The chemical transformation of ferrous Fe (FeII) under aerobic conditions is a key process governing Fe cycling in soil and is strongly influenced by coexisting constituents such as phosphate and organic matter. Transient redox fluctuations result in the simultaneous presence of FeII and O₂. However, the combined effects of phosphate and fulvic acid (FA) on FeII oxidation in the presence of O₂ and Fe precipitation remain poorly understood. In this study, we used kinetic experiments and solid-phase characterizations to unravel the underlying mechanisms. Our results demonstrate that FA impeded both FeII oxidation and Fe precipitation. This inhibition might be attributed to FeII complexation with FA and the subsequent adsorption of FA onto Fe mineral surfaces. When phosphate and FA coexisted, phosphate partially decreased the inhibitory FA effects, which is likely due to the formation of Fe hydroxyphosphate and competitive adsorption between phosphate and FA on Fe mineral surfaces.
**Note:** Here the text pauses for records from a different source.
**src/rtl/ps2_rx.sv**
```systemverilog
// Host-side PS/2 receiver: pin synchronisers, clock glitch filter, frame FSM,
// one-entry valid/ready holding register and optional device clock inhibit.
module ps2_rx #(
    parameter int FILTER_LEN     = 8,
    parameter int TIMEOUT_CYCLES = 100000,
    parameter bit INHIBIT_EN     = 1'b1
) (
    input  logic       clk,
    input  logic       reset_n,
    input  logic       ps2_clk_in,
    input  logic       ps2_dat_in,
    output logic [7:0] rx_data,
    output logic       rx_valid,
    input  logic       rx_ready,
    output logic       parity_err,
    output logic       frame_err,
    output logic       overrun,
    output logic       ps2_clk_inhibit
);
    localparam int FW = (FILTER_LEN > 1) ? $clog2(FILTER_LEN) : 1;
    localparam int TW = (TIMEOUT_CYCLES > 1) ? $clog2(TIMEOUT_CYCLES) : 1;

    typedef enum logic [1:0] {
        IDLE   = 2'd0,
        DATA   = 2'd1,
        PARITY = 2'd2,
        STOP   = 2'd3
    } state_t;

    // Odd parity: the eight data bits plus the parity bit hold an odd number of ones.
    function automatic logic odd_parity_ok(input logic [7:0] data, input logic par);
        return ^{data, par};
    endfunction

    logic [1:0]    clk_sync_q, clk_sync_d;
    logic [1:0]    dat_sync_q, dat_sync_d;
    logic          filt_q, filt_d;
    logic [FW-1:0] filt_cnt_q, filt_cnt_d;
    logic          fall_q, fall_d;
    state_t        state_q, state_d;
    logic [2:0]    bit_cnt_q, bit_cnt_d;
    logic [7:0]    shreg_q, shreg_d;
    logic          par_q, par_d;
    logic [TW-1:0] to_cnt_q, to_cnt_d;
    logic [7:0]    rx_data_q, rx_data_d;
    logic          rx_valid_q, rx_valid_d;
    logic          parity_err_q, parity_err_d;
    logic          frame_err_q, frame_err_d;
    logic          overrun_q, overrun_d;
    logic          inhibit_q, inhibit_d;
    logic          tick_s, deliver_s, consume_s;

    // Pin synchronisers and the clock filter that produces the falling-edge tick.
    always_comb begin
        clk_sync_d = {clk_sync_q[0], ps2_clk_in};
        dat_sync_d = {dat_sync_q[0], ps2_dat_in};
        filt_d     = filt_q;
        filt_cnt_d = '0;
        fall_d     = 1'b0;
        if (clk_sync_q[1] != filt_q) begin
            if (filt_cnt_q == FW'(FILTER_LEN - 1)) begin
                filt_d = ~filt_q;
                fall_d = filt_q;
            end else begin
                filt_cnt_d = filt_cnt_q + FW'(1);
            end
        end else begin
            filt_cnt_d = '0;
        end
    end

    // Frame FSM with inter-edge timeout; edges are ignored while the host holds the clock low.
    always_comb begin
        tick_s       = fall_q & ~inhibit_q;
        state_d      = state_q;
        bit_cnt_d    = bit_cnt_q;
        shreg_d      = shreg_q;
        par_d        = par_q;
        to_cnt_d     = '0;
        deliver_s    = 1'b0;
        parity_err_d = 1'b0;
        frame_err_d  = 1'b0;
        if (tick_s) begin
            case (state_q)
                IDLE: begin
                    if (!dat_sync_q[1]) begin
                        state_d   = DATA;
                        bit_cnt_d = 3'd0;
                    end else begin
                        state_d = IDLE;
                    end
                end
                DATA: begin
                    shreg_d   = {dat_sync_q[1], shreg_q[7:1]};
                    bit_cnt_d = bit_cnt_q + 3'd1;
                    if (bit_cnt_q == 3'd7) begin
                        state_d = PARITY;
                    end else begin
                        state_d = DATA;
                    end
                end
                PARITY: begin
                    par_d   = dat_sync_q[1];
                    state_d = STOP;
                end
                STOP: begin
                    state_d = IDLE;
                    if (!dat_sync_q[1]) begin
                        frame_err_d = 1'b1;
                    end else if (!odd_parity_ok(shreg_q, par_q)) begin
                        parity_err_d = 1'b1;
                    end else begin
                        deliver_s = 1'b1;
                    end
                end
                default: state_d = IDLE;
            endcase
        end else if (state_q != IDLE) begin
            if (to_cnt_q == TW'(TIMEOUT_CYCLES - 1)) begin
                frame_err_d = 1'b1;
                state_d     = IDLE;
            end else begin
                to_cnt_d = to_cnt_q + TW'(1);
            end
        end else begin
            to_cnt_d = '0;
        end
    end

    // Holding register, overrun detection and the clock inhibit request.
    always_comb begin
        consume_s  = rx_valid_q & rx_ready;
        rx_valid_d = rx_valid_q & ~consume_s;
        rx_data_d  = rx_data_q;
        overrun_d  = 1'b0;
        if (deliver_s) begin
            if (!rx_valid_q || consume_s) begin
                rx_valid_d = 1'b1;
                rx_data_d  = shreg_q;
            end else begin
                overrun_d = 1'b1;
            end
        end else begin
            overrun_d = 1'b0;
        end
        // Only raise inhibit between frames so a frame in flight is never cut short.
        if (!INHIBIT_EN || !rx_valid_q) begin
            inhibit_d = 1'b0;
        end else if (state_q == IDLE) begin
            inhibit_d = 1'b1;
        end else begin
            inhibit_d = inhibit_q;
        end
    end

    // All state; reset leaves both lines idle-high and the holding register empty.
    always_ff @(posedge clk or negedge reset_n) begin
        if (!reset_n) begin
            clk_sync_q   <= 2'b11;
            dat_sync_q   <= 2'b11;
            filt_q       <= 1'b1;
            filt_cnt_q   <= '0;
            fall_q       <= 1'b0;
            state_q      <= IDLE;
            bit_cnt_q    <= 3'd0;
            shreg_q      <= 8'h00;
            par_q        <= 1'b0;
            to_cnt_q     <= '0;
            rx_data_q    <= 8'h00;
            rx_valid_q   <= 1'b0;
            parity_err_q <= 1'b0;
            frame_err_q  <= 1'b0;
            overrun_q    <= 1'b0;
            inhibit_q    <= 1'b0;
        end else begin
            clk_sync_q   <= clk_sync_d;
            dat_sync_q   <= dat_sync_d;
            filt_q       <= filt_d;
            filt_cnt_q   <= filt_cnt_d;
            fall_q       <= fall_d;
            state_q      <= state_d;
            bit_cnt_q    <= bit_cnt_d;
            shreg_q      <= shreg_d;
            par_q        <= par_d;
            to_cnt_q     <= to_cnt_d;
            rx_data_q    <= rx_data_d;
            rx_valid_q   <= rx_valid_d;
            parity_err_q <= parity_err_d;
            frame_err_q  <= frame_err_d;
            overrun_q    <= overrun_d;
            inhibit_q    <= inhibit_d;
        end
    end

    assign rx_data         = rx_data_q;
    assign rx_valid        = rx_valid_q;
    assign parity_err      = parity_err_q;
    assign frame_err       = frame_err_q;
    assign overrun         = overrun_q;
    assign ps2_clk_inhibit = inhibit_q;

endmodule

```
In the absence of phosphate, goethite was the predominant ferric (FeIII) product. However, phosphate addition favored the formation of lepidocrocite and Fe hydroxyphosphate. Increasing phosphate concentrations led to greater phosphate incorporation into Fe minerals. When both phosphate and FA were present, the crystallinity of lepidocrocite and Fe hydroxyphosphate decreased compared to the sole phosphate system. Overall, this study reveals that FA simultaneously inhibited FeII oxidation and Fe precipitation, and that phosphate mitigated these effects via Fe hydroxyphosphate formation and competitive interactions. These findings provide an insight into how coexisting organic and inorganic ligands regulate Fe redox kinetics and Fe precipitation, and underscore the importance of incorporating such interactions into future studies of Fe cycling under fluctuating redox conditions in soil.